Pero muchos, con el correr del tiempo, han caído en que el viaje de Alicia, una niña de siete años, hacia el revés del espejo, escondía un trasfondo sombrío. Pocos, tal vez, han caído en la cuenta de que era una obra agónica.

Richard Wallace, atento lector de Carroll, descubrió que quien pudiera escribir en el primer capítulo un poema tan siniestro como YKCOWREBBAJ,también podía ser Jack el Destripador. Más productivo,de todos modos, parecería leer correctamente esos versos y entender que Dogson, como un frágil vampiro que era, estaba buscando un alma que lo redimiera de sus propios pavores.

Ducho hijo de los espejos, Dogson sabía que éstos nos devuelven el mundo a la inversa, y que sólo a su través es posible asomarse al vértigo de la realidad. Escribir en reverso, trazar anagramas, era su forma de especular con las cosas y consigo mismo, y así, trasvasando las letras de su nombre, Charles Lutwidge al latín, y pasando por Carolus Ludovicus, pudo llegar hacia ese lugar donde estaba proyectada su sombra.

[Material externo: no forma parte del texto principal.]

--- src/rtl/terminal_key_sequence_decoder_top_macros.svh ---
// Assertion macros for the terminal key sequence decoder.
`ifndef TERMINAL_KEY_SEQUENCE_DECODER_TOP_MACROS_SVH
`define TERMINAL_KEY_SEQUENCE_DECODER_TOP_MACROS_SVH
`ifndef SYNTH
// Invariant checked at every clock edge out of reset.
`define TKSD_CHECK(lbl, prop, msg) \
    lbl: assert property (@(posedge clk) disable iff (!rst_n) prop) else $error(msg);
// Condition in one cycle implies a consequence in the next.
`define TKSD_CHECK_NEXT(lbl, cond, conseq, msg) \
    lbl: assert property (@(posedge clk) disable iff (!rst_n) cond |=> conseq) else $error(msg);
`else
`define TKSD_CHECK(lbl, prop, msg)
`define TKSD_CHECK_NEXT(lbl, cond, conseq, msg)
`endif
`endif

--- src/rtl/tksd_pkg.sv ---
// Shared types and constants of the terminal key sequence decoder.
package tksd_pkg;

    localparam int SZ_W   = 4;
    localparam int DROP_W = 4;

    // Input item kinds
    localparam logic [1:0] KIND_PUSH   = 2'd0;
    localparam logic [1:0] KIND_DECODE = 2'd1;
    localparam logic [1:0] KIND_CLEAR  = 2'd2;

    // Decision of one decode pass
    localparam logic [1:0] ACT_STOP = 2'd0;
    localparam logic [1:0] ACT_EMIT = 2'd1;
    localparam logic [1:0] ACT_CONT = 2'd2;

    // Event kinds
    localparam logic [1:0] EV_NONE  = 2'd0;
    localparam logic [1:0] EV_KEY   = 2'd1;
    localparam logic [1:0] EV_CHAR  = 2'd2;
    localparam logic [1:0] EV_MOUSE = 2'd3;

    // Key codes
    localparam logic [4:0] K_NONE  = 5'd0;
    localparam logic [4:0] K_UP    = 5'd1;
    localparam logic [4:0] K_DOWN  = 5'd2;
    localparam logic [4:0] K_RIGHT = 5'd3;
    localparam logic [4:0] K_LEFT  = 5'd4;
    localparam logic [4:0] K_END   = 5'd5;
    localparam logic [4:0] K_HOME  = 5'd6;
    localparam logic [4:0] K_INS   = 5'd7;
    localparam logic [4:0] K_DEL   = 5'd8;
    localparam logic [4:0] K_PGUP  = 5'd9;
    localparam logic [4:0] K_PGDN  = 5'd10;
    localparam logic [4:0] K_F0    = 5'd10;
    localparam logic [4:0] K_TAB   = 5'd23;
    localparam logic [4:0] K_BSPC  = 5'd24;
    localparam logic [4:0] K_ENTER = 5'd25;
    localparam logic [4:0] K_ESC   = 5'd26;
    localparam logic [4:0] K_PAUSE = 5'd27;
    localparam logic [4:0] K_MOUSE = 5'd28;

    // Modifier bits: shift, alt, ctrl
    localparam logic [2:0] M_SHIFT = 3'd1;
    localparam logic [2:0] M_CTRL  = 3'd4;

    // Control bytes
    localparam logic [7:0] CH_TAB  = 8'h09;
    localparam logic [7:0] CH_LF   = 8'h0A;
    localparam logic [7:0] CH_CR   = 8'h0D;
    localparam logic [7:0] CH_SUB  = 8'h1A;
    localparam logic [7:0] CH_ESC  = 8'h1B;
    localparam logic [7:0] CH_GS   = 8'h1D;
    localparam logic [7:0] CH_RS   = 8'h1E;
    localparam logic [7:0] CH_US   = 8'h1F;
    localparam logic [7:0] CH_DEL  = 8'h7F;
    localparam logic [7:0] MOUSE_OFS = 8'h20;
    localparam logic [7:0] BTN_MASK  = 8'hE3;

    typedef struct packed {
        logic [2:0]  consumed;
        logic [1:0]  event_res;
        logic [4:0]  key_code;
        logic        mod_special;
        logic        mod_shift;
        logic        mod_alt;
        logic        mod_ctrl;
        logic [31:0] char_bytes;
        logic [2:0]  char_len;
        logic [3:0]  mouse_button;
        logic [7:0]  mouse_col;
        logic [7:0]  mouse_row;
    } res_t;

    typedef struct packed {
        logic [1:0]        act;
        logic [DROP_W-1:0] drop;
        logic              fail_inc;
        logic [1:0]        cr_next;
        logic              esc_next;
        res_t              res;
    } dec_t;

endpackage

--- src/rtl/tksd_ring.sv ---
// Receive byte ring: one write port, one registered read port.
module tksd_ring #(
    parameter int DEPTH = 64,
    parameter int AW    = 6
) (
    input  logic          clk,
    input  logic          we,
    input  logic [AW-1:0] waddr,
    input  logic [7:0]    wdata,
    input  logic          re,
    input  logic [AW-1:0] raddr,
    output logic [7:0]    rdata
);
    logic [7:0] mem [DEPTH];

    // Write port
    always_ff @(posedge clk)
    begin
        if (we)
        begin
            mem[waddr] <= wdata;
        end
    end

    // Read port, registered output
    always_ff @(posedge clk)
    begin
        if (re)
        begin
            rdata <= mem[raddr];
        end
    end
endmodule

--- src/rtl/tksd_match.sv ---
// Window decoder: one decode pass over the fetched window bytes.
module tksd_match #(
    parameter int WINDOW_BYTES = 8
) (
    input  logic [WINDOW_BYTES-2:0][7:0] win,
    input  logic [tksd_pkg::SZ_W-1:0]    sz,
    input  logic [1:0]                   cr_age,
    input  logic                         esc_held,
    output tksd_pkg::dec_t               dec
);
    import tksd_pkg::*;

    localparam int SEEN = WINDOW_BYTES - 1;

    function automatic logic [4:0] letter6(input logic [7:0] c);
        logic [4:0] r;
        begin
            unique case (c)
                "A":     r = K_UP;
                "B":     r = K_DOWN;
                "C":     r = K_RIGHT;
                "D":     r = K_LEFT;
                "F":     r = K_END;
                "H":     r = K_HOME;
                default: r = K_NONE;
            endcase
            return r;
        end
    endfunction

    function automatic logic [4:0] fpqrs(input logic [7:0] c);
        logic [7:0] d;
        begin
            d = c - 8'h50;
            if (c >= "P" && c <= "S")
                return K_F0 + 5'd1 + d[4:0];
            return K_NONE;
        end
    endfunction

    function automatic logic [4:0] vt_key(input logic [7:0] c);
        logic [4:0] r;
        begin
            unique case (c)
                "1", "7": r = K_HOME;
                "2":      r = K_INS;
                "3":      r = K_DEL;
                "4", "8": r = K_END;
                "5":      r = K_PGUP;
                "6":      r = K_PGDN;
                default:  r = K_NONE;
            endcase
            return r;
        end
    endfunction

    function automatic logic mod_ok(input logic [7:0] c);
        return c == "2" || c == "3" || c == "5" || c == "6" || c == "7";
    endfunction

    function automatic logic [2:0] mod_val(input logic [7:0] c);
        logic [7:0] d;
        begin
            d = c - 8'h31;
            return d[2:0];
        end
    endfunction

    function automatic logic is_dig(input logic [7:0] c);
        return c >= "0" && c <= "9";
    endfunction

    function automatic logic [3:0] f_tilde(input logic [6:0] n);
        logic [3:0] r;
        begin
            unique case (n)
                7'd11:   r = 4'd1;
                7'd12:   r = 4'd2;
                7'd13:   r = 4'd3;
                7'd14:   r = 4'd4;
                7'd15:   r = 4'd5;
                7'd17:   r = 4'd6;
                7'd18:   r = 4'd7;
                7'd19:   r = 4'd8;
                7'd20:   r = 4'd9;
                7'd21:   r = 4'd10;
                7'd23:   r = 4'd11;
                7'd24:   r = 4'd12;
                default: r = 4'd0;
            endcase
            return r;
        end
    endfunction

    function automatic logic [3:0] f_caret(input logic [6:0] n);
        logic [3:0] r;
        begin
            unique case (n)
                7'd23:   r = 4'd1;
                7'd24:   r = 4'd2;
                7'd25:   r = 4'd3;
                7'd26:   r = 4'd4;
                7'd28:   r = 4'd5;
                7'd29:   r = 4'd6;
                7'd31:   r = 4'd7;
                7'd32:   r = 4'd8;
                7'd33:   r = 4'd9;
                7'd34:   r = 4'd10;
                default: r = 4'd0;
            endcase
            return r;
        end
    endfunction

    // Escape sequence table match on the bytes after ESC
    logic [SZ_W-1:0] n;
    logic [2:0]      m_len;
    logic [4:0]      m_code;
    logic [2:0]      m_mods;
    logic [4:0]      c5;
    logic [3:0]      fnum;
    logic [6:0]      num;
    logic [7:0]      d1;
    logic [7:0]      d2;
    logic            hit;

    always_comb
    begin
        n      = sz - SZ_W'(1);
        m_len  = 3'd0;
        m_code = K_NONE;
        m_mods = 3'd0;
        c5     = K_NONE;
        fnum   = 4'd0;
        hit    = 1'b0;
        d1     = win[2] - 8'h30;
        d2     = win[3] - 8'h30;
        num    = {d1[3:0], 3'b000} + {2'b00, d1[3:0], 1'b0} + {3'b000, d2[3:0]};
        if (n >= SZ_W'(2) && win[1] == "O")
        begin
            m_code = fpqrs(win[2]);
            m_len  = (m_code != K_NONE) ? 3'd2 : 3'd0;
        end
        else if (n >= SZ_W'(2) && win[1] == "[")
        begin
            if (letter6(win[2]) != K_NONE)
            begin
                m_code = letter6(win[2]);
                m_len  = 3'd2;
            end
            else if (win[2] == "Z")
            begin
                m_code = K_TAB;
                m_mods = M_SHIFT;
                m_len  = 3'd2;
            end
            else
            begin
                if (n >= SZ_W'(3) && win[3] == "~" && vt_key(win[2]) != K_NONE)
                begin
                    m_code = vt_key(win[2]);
                    m_len  = 3'd3;
                    hit    = 1'b1;
                end
                // CSI digit ; modifier final
                if (!hit && n >= SZ_W'(5) && win[3] == ";" && mod_ok(win[4]))
                begin
                    if (win[2] == "1")
                    begin
                        c5 = letter6(win[5]);
                        if (c5 == K_NONE)
                            c5 = fpqrs(win[5]);
                        if (c5 == K_NONE && win[5] == "~" && mod_val(win[4]) == M_SHIFT)
                            c5 = K_HOME;
                    end
                    else if (win[5] == "~")
                    begin
                        if (win[2] == "2")
                            c5 = K_INS;
                        else if (win[2] == "3")
                            c5 = K_DEL;
                        else if (win[2] == "5")
                            c5 = K_PGUP;
                        else if (win[2] == "6")
                            c5 = K_PGDN;
                        else if (win[2] == "4" && mod_val(win[4]) == M_SHIFT)
                            c5 = K_END;
                    end
                    if (c5 != K_NONE)
                    begin
                        m_code = c5;
                        m_mods = mod_val(win[4]);
                        m_len  = 3'd5;
                        hit    = 1'b1;
                    end
                end
                // Two-digit function key forms
                if (!hit && n >= SZ_W'(4) && is_dig(win[2]) && is_dig(win[3]))
                begin
                    if (win[4] == "~")
                    begin
                        fnum = f_tilde(num);
                        if (fnum != 4'd0)
                        begin
                            m_code = K_F0 + {1'b0, fnum};
                            m_len  = 3'd4;
                        end
                    end
                    else if (win[4] == "^" || win[4] == "@")
                    begin
                        if (win[4] == "^")
                            fnum = f_caret(num);
                        else if (num == 7'd23)
                            fnum = 4'd11;
                        else if (num == 7'd24)
                            fnum = 4'd12;
                        if (fnum != 4'd0)
                        begin
                            m_code = K_F0 + {1'b0, fnum};
                            m_mods = M_SHIFT | M_CTRL;
                            m_len  = 3'd4;
                        end
                    end
                    else if (n >= SZ_W'(6) && win[4] == ";" && win[6] == "~")
                    begin
                        fnum = f_tilde(num);
                        if (mod_ok(win[5]) && fnum >= 4'd5)
                        begin
                            m_code = K_F0 + {1'b0, fnum};
                            m_mods = mod_val(win[5]);
                            m_len  = 3'd6;
                        end
                    end
                end
            end
        end
    end

    // Resync search for a later ESC
    logic              found;
    logic [DROP_W-1:0] esc_pos;

    always_comb
    begin
        found   = 1'b0;
        esc_pos = '0;
        for (int i = 1; i < SEEN; i++)
        begin
            if (!found && SZ_W'(i) < sz && win[i] == CH_ESC)
            begin
                found   = 1'b1;
                esc_pos = DROP_W'(i);
            end
        end
    end

    // UTF-8 length and byte assembly
    logic [2:0]  u_len;
    logic [31:0] u_bytes;

    always_comb
    begin
        u_bytes = '0;
        if (win[0] != 8'h00 && !win[0][7])
            u_len = 3'd1;
        else if (win[0][7:5] == 3'b110)
            u_len = 3'd2;
        else if (win[0][7:4] == 4'b1110)
            u_len = 3'd3;
        else if (win[0][7:3] == 5'b11110)
            u_len = 3'd4;
        else
            u_len = 3'd0;
        if ({1'b0, u_len} > sz)
            u_len = 3'd0;
        for (int i = 1; i < 4; i++)
        begin
            if (3'(i) < u_len && win[i][7:6] != 2'b10)
                u_len = 3'd0;
        end
        for (int i = 0; i < 4; i++)
        begin
            if (3'(i) < u_len)
                u_bytes[8*i +: 8] = win[i];
        end
    end

    // Pass decision
    logic [1:0] cr_sh;
    logic [7:0] mb;
    logic [7:0] c;

    always_comb
    begin
        c            = win[0];
        cr_sh        = cr_age >> 1;
        mb           = win[3] - MOUSE_OFS;
        dec          = '0;
        dec.act      = ACT_STOP;
        dec.cr_next  = cr_sh;
        dec.esc_next = esc_held;
        if (sz > SZ_W'(1) && c == CH_ESC && win[1] != CH_ESC)
        begin
            if (sz >= SZ_W'(3))
            begin
                dec.esc_next = 1'b0;
                if (sz >= SZ_W'(6) && win[1] == "[" && win[2] == "M")
                begin
                    dec.act                  = ACT_EMIT;
                    dec.drop                 = DROP_W'(6);
                    dec.res.consumed         = 3'd6;
                    dec.res.event_res        = EV_MOUSE;
                    dec.res.key_code         = K_MOUSE;
                    dec.res.mod_shift        = mb[2];
                    dec.res.mod_alt          = mb[3];
                    dec.res.mod_ctrl         = mb[4];
                    dec.res.mouse_col        = win[4] - MOUSE_OFS;
                    dec.res.mouse_row        = win[5] - MOUSE_OFS;
                    unique case (mb & BTN_MASK)
                        8'h00:   dec.res.mouse_button = 4'd0;
                        8'h01:   dec.res.mouse_button = 4'd1;
                        8'h02:   dec.res.mouse_button = 4'd2;
                        8'h03:   dec.res.mouse_button = 4'd3;
                        8'h80:   dec.res.mouse_button = 4'd4;
                        8'h81:   dec.res.mouse_button = 4'd5;
                        8'h40:   dec.res.mouse_button = 4'd6;
                        8'h41:   dec.res.mouse_button = 4'd7;
                        default: dec.res.mouse_button = 4'd8;
                    endcase
                end
                else if (m_len != 3'd0)
                begin
                    dec.act             = ACT_EMIT;
                    dec.drop            = DROP_W'(m_len) + DROP_W'(1);
                    dec.res.consumed    = m_len + 3'd1;
                    dec.res.event_res   = EV_KEY;
                    dec.res.key_code    = m_code;
                    dec.res.mod_special = 1'b1;
                    dec.res.mod_shift   = m_mods[0];
                    dec.res.mod_alt     = m_mods[1];
                    dec.res.mod_ctrl    = m_mods[2];
                end
                else if (sz > SZ_W'(3) && found)
                begin
                    dec.act  = ACT_CONT;
                    dec.drop = esc_pos;
                end
                else
                begin
                    dec.fail_inc = 1'b1;
                end
            end
        end
        else if (c == CH_ESC && sz == SZ_W'(1) && !esc_held)
        begin
            dec.esc_next = 1'b1;
        end
        else
        begin
            dec.esc_next = 1'b0;
            if (c == CH_LF && cr_sh != 2'd0)
            begin
                dec.act     = ACT_CONT;
                dec.drop    = DROP_W'(1);
                dec.cr_next = 2'd0;
            end
            else if (c == CH_DEL || c == CH_TAB || c == CH_LF || c == CH_CR || c == CH_ESC
                     || c == CH_GS || c == CH_RS || c == CH_US)
            begin
                dec.act             = ACT_EMIT;
                dec.drop            = DROP_W'(1);
                dec.res.consumed    = 3'd1;
                dec.res.event_res   = EV_KEY;
                dec.res.mod_special = 1'b1;
                if (c == CH_CR)
                    dec.cr_next = 2'd2;
                unique case (c)
                    CH_DEL:  dec.res.key_code = K_BSPC;
                    CH_TAB:  dec.res.key_code = K_TAB;
                    CH_ESC:  dec.res.key_code = K_ESC;
                    CH_GS:   dec.res.key_code = K_PAUSE;
                    CH_US:   dec.res.key_code = K_BSPC;
                    default: dec.res.key_code = K_ENTER;
                endcase
                dec.res.mod_ctrl = (c == CH_RS || c == CH_US);
            end
            else if (c >= 8'h01 && c <= CH_SUB)
            begin
                dec.act              = ACT_EMIT;
                dec.drop             = DROP_W'(1);
                dec.res.consumed     = 3'd1;
                dec.res.event_res    = EV_CHAR;
                dec.res.mod_ctrl     = 1'b1;
                dec.res.char_bytes   = {24'd0, c + 8'h40};
                dec.res.char_len     = 3'd1;
            end
            else if (u_len != 3'd0)
            begin
                dec.act            = ACT_EMIT;
                dec.drop           = DROP_W'(u_len);
                dec.res.consumed   = u_len;
                dec.res.event_res  = EV_CHAR;
                dec.res.char_bytes = u_bytes;
                dec.res.char_len   = u_len;
            end
            else if (sz >= SZ_W'(4))
            begin
                dec.act  = ACT_CONT;
                dec.drop = DROP_W'(1);
            end
        end
    end
endmodule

A la casilla de su epifanía que todos recuerdan hoy como Lewis Carroll (aunque casi nadie recuerda que su primer poema se llamó 'Soledad').Como era también fotógrafo no desconocía que hacia la cámara oscura, en lugar del frío que sobre nosotros lanza el espejo, proyectamos nuestra negatividad, lo que los chinos llamarían el Yin, y que es sólo luego de un complicado proceso que regresamos, blancos y evidentes, en un nuevo Yang o en una renovada positividad. Y por eso, en clave detectivesca, lanzó el cruento y redentor juego al que viajó Alicia a través de los escaques de un ajedrez. Como inicio, en la primera línea dio una pista:"Una cosa era segura, la gata blanca no tuvo nada que ver".

Como en el I Ching el tablero de ajedrez consta de 64 figuras o casillas, que alternan el blanco con la sombra. Para un peón, como es Alicia, el viaje consiste en llegar a la octava casilla una vez que alguien ha comenzado a soñar. El enigma persiste, sin aclaración, hasta el final del libro, cuando consigue salir del tablero, para que sea leído en otro nivel: "¿Quién crees tú fue el que lo soñó?".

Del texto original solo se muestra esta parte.